Борис Эрлих, студент Психоневрологического университета, (Психоневрологического потому, что во всех других была процентная норма для евреев), проводил лето 17 года у своих родных в местечке. Обходя пешком окрестные буйные села, он объяснял крестьянам основы большевистского учения. Этой пропаганде мешал горбатый нос Эрлиха, мешал, но не слишком — в 17 году не до носов было.
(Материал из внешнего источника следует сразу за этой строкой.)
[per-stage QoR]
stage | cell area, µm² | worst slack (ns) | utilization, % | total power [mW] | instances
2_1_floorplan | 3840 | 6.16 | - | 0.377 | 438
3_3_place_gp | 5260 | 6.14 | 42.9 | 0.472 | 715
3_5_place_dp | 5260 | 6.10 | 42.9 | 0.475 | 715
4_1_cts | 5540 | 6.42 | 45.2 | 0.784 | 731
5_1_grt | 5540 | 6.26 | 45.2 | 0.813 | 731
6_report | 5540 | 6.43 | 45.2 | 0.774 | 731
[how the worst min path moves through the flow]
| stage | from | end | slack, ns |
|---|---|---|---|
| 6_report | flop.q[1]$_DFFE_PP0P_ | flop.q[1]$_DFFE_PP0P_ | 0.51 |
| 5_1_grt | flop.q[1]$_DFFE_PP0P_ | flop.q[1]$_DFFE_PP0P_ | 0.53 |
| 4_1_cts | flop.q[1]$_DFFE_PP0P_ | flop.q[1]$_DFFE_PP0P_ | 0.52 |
$ cat run.sh
#!/bin/bash
# OpenROAD 26Q1-2900-gdf79404cd8, Yosys 0.63+post, stock flow scripts
make -C /OpenROAD-flow-scripts/flow DESIGN_CONFIG=/design/flow/config.mk WORK_HOME=/design/flow/orfs finish
$ cat config.mk
export PLATFORM = sky130hd
export DESIGN_NAME = execute
export DESIGN_NICKNAME = execute
export VERILOG_FILES = /design/flow/design.v
export SDC_FILE = /design/flow/constraint.sdc
export NUM_CORES = 4
export LEC_CHECK = 1
export CORE_AREA = 10 10 229 229
export DIE_AREA = 0 0 239 239
$ cat constraint.sdc
current_design execute

set clk_period 29.6
set clk_io_pct 0.2

create_clock -name clk0 -period $clk_period

set non_clock_inputs [all_inputs -no_clocks]
set_input_delay [expr $clk_period * $clk_io_pct] -clock clk0 $non_clock_inputs
set_output_delay [expr $clk_period * $clk_io_pct] -clock clk0 [all_outputs]
$ cat design.v
module alu #(parameter SIZE = 64) (input logic [SIZE-1:0]a,  
                        input logic [SIZE-1:0]b,  
                        input logic [3:0]ALUControl,
                        output logic [SIZE-1: 0]result,
                        output logic zero);
  logic [SIZE-1:0] y;
  always_comb 
  case (ALUControl)
    4'b0000: y = a&b;
    4'b0001: y = a|b; 
    4'b0010: y = a+b;
    4'b0110: y = a-b;
    4'b0111: y = b;
    4'b1100: y = ~(a|b);
    default: y = 0;
  endcase
  assign result = y;
  assign zero  = ~(|y);
endmodule 
  module execute #(parameter size = 64)( input logic AluSrc,
                    input logic[3:0] AluControl,
                    input logic[size-1:0] PC_E, signImm_E, readData1_E, readData2_E,
                    output logic[size-1:0] PCBranch_E, aluResult_E, writeData_E, 
                    output logic zero_E);
    logic[63:0] muxOut;
    assign writeData_E = readData2_E;
    mux2 _mux(readData2_E, signImm_E, AluSrc, muxOut);
    alu _alu(readData1_E, muxOut, AluControl, aluResult_E, zero_E);
    assign PCBranch_E = (signImm_E <<< 2) + PC_E;
endmodule
module mux2 #(parameter size = 64)(input logic [size - 1:0] d0,d1, 
        input logic       s0,
        output logic [size - 1:0]  y);
  assign y = s0 ? d1 : d0;
endmodule
==> run_results.csv <==
group,metric,value,unit
outcome,status,"complete, no violations",
yosys,ys_seq_frac,0,
place,dpl-instance-area,0.0178,mm^2
grt,grt_pass1_vias,16338,
yosys,syn_area_per_cell,6.72,um^2
cells_and_area,utilization,0.375,
cells_and_area,final_cell_mix,"clkdlybuf4s50_1, a21oi_1, nand2_1, o21ai_0, nor2_1",
power_and_ir_drop,p_leak,6.97,nW
detailed_routing,ant_nets,0,
sta,finalSetupViolCount,0,
die,fp.dieH,239,um
yosys,synth_cells,1988,
die,chipArea,0.0571,mm^2
critical_path,cp_max_fo,42,
critical_path,endpoint_kind,"primary output",
yosys,yosysWarnings,1,
yosys,yosysUniqueCellTypes,88,
die,rows,80,
run,warnings,34,
detailed_routing,drt_iter0_drc,1343,
cells_and_area,final.clkbuf_count,0,
critical_path,crit_slowest_cell,"or4b_2",
cells_and_area,regArea,0,um^2
cells_and_area,final_cells,2904,
grt,grt_max_degree,52,
power_and_ir_drop,ir_drop,0.00000995,V
die,initial_core_util,0.281,
place,gp_congestion,1.03,
detailed_routing,vias_per_cell,5.79,
cells_and_area,fin_area,0.0178,mm^2
grt,grt_util_all_layers,0.251,
sta,hold_viol_final,0,
grt,grt_overflow,0,
die,core,0.0475,mm^2
place,hpwl,63.4,mm
cells_and_area,drive_above_1_share,0.0380,
critical_path,path_buffers,3,
place,dp_cells,2903,
clock_tree,post_cts_resized,0,
sta,maxSlewViolCount,0,
power_and_ir_drop,power.density,24.6,mW/mm^2
detailed_routing,drc_errors,0,
critical_path,cp.depth,27,
grt,antenna_found_initial,4,
die,die_width,239,um
critical_path,path_class,"primary input to primary output",
detailed_routing,wl,74.4,mm
run,max-cap-violations,0,
clock_tree,post-cts-setup-buffers,0,
clock_tree,hold_buffers,0,
sta,setup_tns,0,ns
sta,fin_crit_sh,0.670,
sta,slew-limit-headroom,0.427,
detailed_routing,via_count,16817,
critical_path,crit_family,"simple AND/OR/NAND/NOR gates",
cells_and_area,syn2layout_area_growth,33.4,%
power_and_ir_drop,fin_total_pwr,0.438,mW
cells_and_area,lay_top_count,"clkdlybuf4s50_1",
yosys,yosys_area,0.0134,mm^2
cells_and_area,flops,0,
yosys,ys_cells,1988,
die,num_io_pins,454,
critical_path,max_stage_delay,0.71,ns
place,io_buffers,450,
detailed_routing,drtPass1Iterations,5,
sta,worst_pin_slew,0.836,ns
worst_hold_path,hold_path.class,"primary input to primary output",
critical_path,arrival,13.91,ns
sta,max_freq,50.4,MHz
sta,fin_crit,19.83,ns
critical_path,worstPathRequired,23.68,ns
detailed_routing,wl_per_cell,25.6,um
yosys,synthesis.area,0.0134,mm^2
critical_path,critPathCapture,"zero_E",
grt,grt_pass1_wl,107,mm
critical_path,crit_start,"AluSrc",
critical_path,start_kind,"primary input",
sta,rsz0062_at_grt,"no",
[cells in the mapped netlist, types with 8 or more instances]
cell      count  area share
nor3_1       62       0.023
nand3_1      44       0.016
or3_1        37       0.017
nand3b_1      8      0.0045
ha_1        127        0.12
o21ai_0     141       0.053
nand2_1     142       0.040
or4_1         9      0.0051
a31oi_1      18      0.0084
inv_1        96       0.027
nor2b_1      24       0.011
o21bai_1     30       0.017
nand2b_1     24       0.011
buf_4        66       0.037
a22oi_1      27       0.015
a211oi_1     13      0.0073
mux2i_1      51       0.038
clkbuf_1     85       0.024
o31ai_1      21       0.012
buf_1         9      0.0025
nand4_1      49       0.023
o22ai_1      22       0.010
a41oi_1       8      0.0052
xor2_1       32       0.021
mux2_2       18       0.015
a21o_1       52       0.029
and3_1       19      0.0089
nor2_1      132       0.037
o211ai_1     16      0.0090
nor4_1       17      0.0080
a21oi_1     188       0.070
and2_1       13      0.0061
and4_1        8      0.0052
a22o_1       21       0.014
maj3_1       51       0.038
a211o_1      10      0.0066
xnor2_1     125       0.082
o21a_1       33       0.019
[worst min-delay path by stage]
stage / start / endpoint / cells after the start
after CTS: PC_E[0] / PCBranch_E[0] / 0
final: PC_E[0] / PCBranch_E[0] / 0
after global routing: PC_E[0] / PCBranch_E[0] / 0
[cell type report]
cell class                 count  area [um^2]
fill                        4902        29700
multi-input combinational   1719        12000
tap                          615          769
inverter                      98          368
timing repair buffer         471         4650
antenna                        1         2.50
[layer usage]
layer,up-vias,GRT usage,part of all wire
met5,-,0,0.00046
met4,6,0.0783,0.037
met3,124,0.0473,0.078
met2,816,0.446,0.49
met1,7890,0.298,0.40
li1,7981,-,-
[report_power, final]
| part | switching [mW] | total, mW | internal [mW] |
|---|---|---|---|
| Clock | 0 | 0.00000000452 | 0.00000000452 |
| Combinational | 0.235 | 0.438 | 0.203 |
| Sequential | 0 | 0 | 0 |
| Total | 0.235 | 0.438 | 0.203 |
[stage by stage]
step / worst slack [ns] / hold WS (ns)
floorplan: 12.06 / 11.91
global placement: 9.86 / 11.84
detailed placement: 9.93 / 11.84
CTS: 9.90 / 11.84
global route: 9.17 / 11.84
finish: 9.77 / 11.84
[cell families (layout without fill, tap and decap cells)]
logic type                 Yosys count  in the layout  share of synthesized area
AOI/OAI and AO/OA                  673            673                      0.325
xor gates and xnor gates           157            157                      0.103
adders and majority gates          185            185                      0.164
buffers and inverters              269            569                     0.0998
muxes                               78             78                     0.0649
other                                0              1                          0
and+or+nand+nor                    626            626                      0.243
No activity file was given, so power comes from the tool's default toggle rates.
module _SDRAMController
(
  output [5-1:0] state,
  output reg [8-1:0] cmd,
  output reg [4-1:0] n,
  input [10-1:0] refresh_cnt,
  input rd_enable,
  input wr_enable,
  input CLK,
  input RESET,
  input CE
);
  reg [8-1:0] cmd_next;
  reg [5-1:0] yield_state;
  reg [5-1:0] yield_state_next;
  always @(cmd or refresh_cnt or rd_enable or wr_enable or CLK or RESET or CE or yield_state) begin
    cmd_next = cmd;
    if(yield_state == 5'b01000) begin
      cmd_next = 8'b10010001;
      n = 0;
      yield_state_next = 5'b01001;
    end else if(yield_state == 5'b01001) begin
      cmd_next = 8'b10111000;
      n = 0;
      yield_state_next = 5'b00101;
    end else if(yield_state == 5'b00101) begin
      cmd_next = 8'b10001000;
      n = 0;
      yield_state_next = 5'b01010;
    end else if(yield_state == 5'b01010) begin
      cmd_next = 8'b10111000;
      n = 7;
      yield_state_next = 5'b01011;
    end else if(yield_state == 5'b01011) begin
      cmd_next = 8'b10001000;
      n = 0;
      yield_state_next = 5'b01100;
    end else if(yield_state == 5'b01100) begin
      cmd_next = 8'b10111000;
      n = 7;
      yield_state_next = 5'b01101;
    end else if(yield_state == 5'b01101) begin
      cmd_next = 8'b1000000x;
      n = 0;
      yield_state_next = 5'b01110;
    end else if(yield_state == 5'b01110) begin
      cmd_next = 8'b10111000;
      n = 1;
      yield_state_next = 5'b01111;
    end else if(yield_state == 5'b01111) begin
      cmd_next = 8'b10111000;
      n = 0;
      yield_state_next = 5'b00000;
    end else if(yield_state == 5'b00000) begin
      if(refresh_cnt >= 519) begin
        cmd_next = 8'b10010001;
        n = 0;
        yield_state_next = 5'b00001;
      end else if(wr_enable) begin
        cmd_next = 8'b10011xxx;
        n = 0;
        yield_state_next = 5'b11000;
      end else if(rd_enable) begin
        cmd_next = 8'b10011xxx;
        n = 0;
        yield_state_next = 5'b10000;
      end else begin
        cmd_next = 8'b10111000;
        n = 0;
        yield_state_next = 5'b00000;
      end
    end else if(yield_state == 5'b00001) begin
      cmd_next = 8'b10111000;
      n = 0;
      yield_state_next = 5'b00010;
    end else if(yield_state == 5'b00010) begin
      cmd_next = 8'b10001000;
      n = 0;
      yield_state_next = 5'b00011;
    end else if(yield_state == 5'b00011) begin
      cmd_next = 8'b10111000;
      n = 7;
      yield_state_next = 5'b00100;
    end else if(yield_state == 5'b00100) begin
      cmd_next = 8'b10111000;
      n = 0;
      yield_state_next = 5'b00000;
    end else if(yield_state == 5'b11000) begin
      cmd_next = 8'b10111000;
      n = 1;
      yield_state_next = 5'b11001;
    end else if(yield_state == 5'b11001) begin
      cmd_next = 8'b10100xx1;
      n = 0;
      yield_state_next = 5'b11010;
    end else if(yield_state == 5'b11010) begin
      cmd_next = 8'b10111000;
      n = 1;
      yield_state_next = 5'b11011;
    end else if(yield_state == 5'b11011) begin
      cmd_next = 8'b10111000;
      n = 0;
      yield_state_next = 5'b00000;
    end else if(yield_state == 5'b10000) begin
      cmd_next = 8'b10111000;
      n = 1;
      yield_state_next = 5'b10001;
    end else if(yield_state == 5'b10001) begin
      cmd_next = 8'b10101xx1;
      n = 0;
      yield_state_next = 5'b10010;
    end else if(yield_state == 5'b10010) begin
      cmd_next = 8'b10111000;
      n = 1;
      yield_state_next = 5'b10011;
    end else if(yield_state == 5'b10011) begin
      cmd_next = 8'b10111000;
      n = 0;
      yield_state_next = 5'b10100;
    end else begin
      cmd_next = 8'b10111000;
      n = 0;
      yield_state_next = 5'b00000;
    end
  end
  always @(posedge CLK or negedge RESET) begin
    if(~RESET) begin
      cmd <= 8'b10111000;
      yield_state <= 5'b01000;
    end else begin
      if(CE) begin
        cmd <= cmd_next;
        yield_state <= yield_state_next;
      end 
    end
  end
  assign state = yield_state;
endmodule
module fsm (input CLK, input RESET, output [7:0] cmd, input rd_enable, input [9:0] refresh_cnt, output [4:0] state, input wr_enable);
wire [7:0] _SDRAMController_inst0_cmd;
wire [3:0] _SDRAMController_inst0_n;
wire [4:0] _SDRAMController_inst0_state;
wire enable_inst0_CE;
_SDRAMController _SDRAMController_inst0(.CE(enable_inst0_CE), .CLK(CLK), .RESET(RESET), .cmd(_SDRAMController_inst0_cmd), .n(_SDRAMController_inst0_n), .rd_enable(rd_enable), .refresh_cnt(refresh_cnt), .state(_SDRAMController_inst0_state), .wr_enable(wr_enable));
enable enable_inst0(.CE(enable_inst0_CE), .CLK(CLK), .RESET(RESET), .n(_SDRAMController_inst0_n));
assign cmd = _SDRAMController_inst0_cmd;
assign state = _SDRAMController_inst0_state;
endmodule
`./design.v`:
```
`timescale 1ns / 1ps
module uart_brg(
		input clk,
		output en_16_x_baud
    );
	parameter CLOCK = 66000000;
	parameter BAUD = 921600;
	localparam BAUDX16 = BAUD*16;
	parameter BRG_WIDTH = 16;
	localparam [63:0] BAUD_BRG_ROLLOVER = BAUDX16 << BRG_WIDTH;
	localparam [31:0] BRG_INCX2 = BAUD_BRG_ROLLOVER/(CLOCK>>1);
	localparam [BRG_WIDTH-1:0] BRG_INC = BRG_INCX2[BRG_WIDTH:1] + BRG_INCX2[0];
	reg [BRG_WIDTH:0] accumulator = {BRG_WIDTH+1{1'b0}};
	always @(posedge clk) begin
		accumulator <= accumulator[BRG_WIDTH-1:0] + BRG_INC;
	end
	assign en_16_x_baud = accumulator[BRG_WIDTH];
endmodule
```
`./run.sh`:
```
#!/bin/bash
# OpenROAD 26Q1-2900-gdf79404cd8, Yosys 0.63+post, stock flow scripts
make -C /OpenROAD-flow-scripts/flow DESIGN_CONFIG=/design/flow/config.mk WORK_HOME=/design/flow/orfs finish
```
`./config.mk`:
```
export PLATFORM = sky130hd
export DESIGN_NAME = uart_brg
export DESIGN_NICKNAME = uart_brg
export VERILOG_FILES = /design/flow/design.v
export SDC_FILE = /design/flow/constraint.sdc
export NUM_CORES = 4
export LEC_CHECK = 1
export CORE_AREA = 10 10 83 83
export DIE_AREA = 0 0 93 93
```
`./constraint.sdc`:
```
current_design uart_brg

set clk_period 2.3
set clk_io_pct 0.2

create_clock -name clk0 -period $clk_period [get_ports {clk}]

set non_clock_inputs [all_inputs -no_clocks]
set_input_delay [expr $clk_period * $clk_io_pct] -clock clk0 $non_clock_inputs
set_output_delay [expr $clk_period * $clk_io_pct] -clock clk0 [all_outputs]
```
==> notes.org <==
#+TITLE: Physical design notes

** Run status
- The run finished with clean final reports.

** Route
- For this run, the detailed router reports a per-instance via density of 3.30.
- In the post-route report, total wirelength is listed as 1.11 mm.
- Once detail routing completed, the nets flagged for antenna violations numbered 0.
- Length of the first detailed-routing pass in iterations :: 4
- For this sky-water flow run, the detailed-routed wirelength per cell is reported as 8.16 um.
- DRC violations left :: 0
- The final antenna diode tally reported by the flow is 0.
- DR vias :: 449
- Initial DRC Count :: 20

** Synth
- Yosys stat cell total :: 64
- Per the synth log, the flip-flop and latch total comes to 16.
- Netlist Area Pre-Place :: 702 um^2
- Instance count of the mapped netlist :: 64
- Average cell area after synthesis :: 11.0 um^2
- Top cells by area, synth :: dfxtp_1 46%, xnor2_1 7.5%, xor2_1 6.2%
- The number of different library cells used by synthesis comes to 30.
- The largest total area in the synthesized netlist belongs to dfxtp_1.
- The stat command in Yosys gives a chip area of 702 um^2.
- For this run, the register share of the synthesized area comes to 45.6%.
- Area share, top type :: 45.6%
- Counting the warning lines in the Yosys log gives 1.

** Worst hold path
- Hold path cells :: 1
- Hold wc startpoint :: accumulator[1]
- Hold-critical path endpoint :: accumulator[1]
- Hold Path Class :: flop to flop

** Setup path
- Number of cells traversed by the worst register-to-register path :: 4
- The OpenROAD report gives the critical path a required time of 1.84 ns.
- The largest single stage delay on the critical path is 0.47 ns.
- The worst setup path is captured at an output pin.
- Flop-to-flop setup slack :: 0.89 ns
- Per the timing report, the biggest fanout along the worst path comes to 1.
- Gate family responsible for the most delay along the worst path :: buffers and inverters
- Capture point of the worst reg-to-reg path :: accumulator[15]
- Per the STA report, the cell with the highest stage delay on the worst path is clkdlybuf4s50_1.
- Critical register-to-register path startpoint :: accumulator[1]
- STA classifies the critical path startpoint as a flop.
- Counting both buffers and inverters, the worst setup path holds a total of 1.
- Per STA, the startpoint of the critical path is accumulator[16].
- Data arrives at the worst endpoint at 1.02 ns.
- The critical path is of the flop to output pin type.
- For reference, the critical path cell chain is clkdlybuf4s50_1.

** Timing
- Relative slew margins :: 77.3%
- Summed over all failing endpoints, the final setup total negative slack is 0 ns.
- Top achievable clock speed :: 678 MHz
- Final setup viols :: 0
- Counting pins that exceed their max-slew limit in the final report gives 0.
- Unrepaired setup endpoints after global routing :: no
- The transition time recorded at the tightest slew-check pin is 0.341 ns.
- Min Tclk post-route :: 1.48 ns
- Hold violation total from the final report :: 0
- In the finished design, the share of the clock period the worst path needs comes to 64.2%.
- On the final layout, the worst clock skew is 0.00110 ns.

** Placed design
- Post-DP Area :: 777 um^2
- The placement report lists the number of port buffers as 1.
- For this run the detailed placement stage logged an HPWL of 762 um.
- Per the gpl log, the routability congestion estimate is 0.752.

** Clock network
- CTS root buffer :: clkbuf_8
- Count of hold-fix buffers inserted at cts :: 0
- Clock Path Buffers :: 2
- Per the repair_timing log after CTS, setup buffers inserted total 0.
- H-tree depth :: 1
- Once the clock tree was built, the resizer swapped 0 gates to a different size.
- CTS tree :: built
- Total clock sinks :: 16
- Per the TritonCTS log, the buffer count is 3.
- Worst skew pair latency :: 0.24 ns
- The timing report gives the clock slew at the launch and capture registers of the worst setup and hold paths as 0.06 ns.

** Power
- Per the OpenROAD power report, leakage power amounts to 0.300 nW.
- Switching power as a fraction of the total was reported as 17.8%.
- Pwr/cell area :: 627 nW/um^2
- The worst-case IR drop observed on VDD is 0.165 mV.
- Fraction of power consumed by sequential logic :: 53.1%
- Switching power :: 92.9 uW
- Fraction of power consumed by the clock network :: 46.9%
- The internal power of the cells totals 429 uW.
- The power report attributes to the combinational group a share of 0%.

** Floorplanning
- Floorplan core area :: 5140 um^2
- The floorplan has 26 rows.
- The floorplan report gives the top-level pin count as 2.
- In the floorplan report the effective utilization is 13.7%.
- Die Footprint :: 8650 um^2
- Height of the chip :: 93 um
- The floorplan step set the die width to 93 um.

** Final layout
- The register with the most flip-flops in the layout has 16 of them.
- Area of all placed cells without fillers :: 832 um^2
- More flip-flops sit in one register than any other, and that register is accumulator.
- Registers with the most flip-flops :: accumulator (16)
- In the final layout, the share of cells above drive strength 1 is 16.7%.
- Synthesis-to-finish area growth :: 18.5%
- The finished layout reports a core utilization of 16.2%.

** Global route
- Pin count of the biggest net entering global routing :: 10
- Global route total overflow :: 0
- Wire length of the first global-routing pass :: 1.89 mm
- The via count of the first global-routing pass was 419.
- Overall routing resource usage :: 2.50%
- The number of antenna violations at the first check in global routing came to 0.

** Job
- Total of max-cap violations :: 0
- The logs give a warning total of 25.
В то же лето к бухгалтеру уездной земской управы приехал из Верхоянской ссылки сын Алеша. Отдыхая от тюрьмы, поглощая родительские настойки и вареники с вишнями, Алеша раскопал, что род Селивановых происходит от полковника Запорожской сечи Селивана. В бумагах […] он разыскал даже литографированный портрет своего предка в жупане с булавой, верхом на карточном коне. На портрете была выцветшая надпись на латыни — Алеша утверждал, что узнает руку украинского канцлера при Мазепе. Романтические эти изыскания сочетались в Алеше с принадлежностью к партии социалистов-революционеров. Перед глазами его всегда стояли образы Желябова, Кибальчича, Каляева. В двадцать один год жизнь Алеши была полна. Юношескую ее страсть возмутил Эрлих, носатый студент университета со странным наименованием. Они сдружились, и Алеша сделался большевиком. О книгах и «Коммунистическом манифесте» позаботился Эрлих. После переворота Алеша собрал своих местечковых друзей — девятнадцатилетнего еврея, механика из кино «Чары», другого еврея — кузнеца, неприкаянных нескольких унтер-офицеров и несколько ребят, вольницу из соседнего села. Он посадил их на коней и назвал отрядом, а самый отряд — повстанческим полком красных украинских казаков. Унтер-офицера сделали начальником штаба, Бориса — комиссаром. Так как в Алешкином полку дрались за правое дело и бойцы в нем жили дружно и гордо и врали невесть что — то к отряду что ни день прибывали силы, и он, [отряд], испытал судьбу ручейков, из которых сложилась Красная Армия. Из полка стала бригада, из бригады дивизия; дрались с бандами, с Петлюрой, с добровольцами, с поляками. При полках были уже политотделы, корп[усные] части, трибуналы и [чрезвычайные?] комиссии.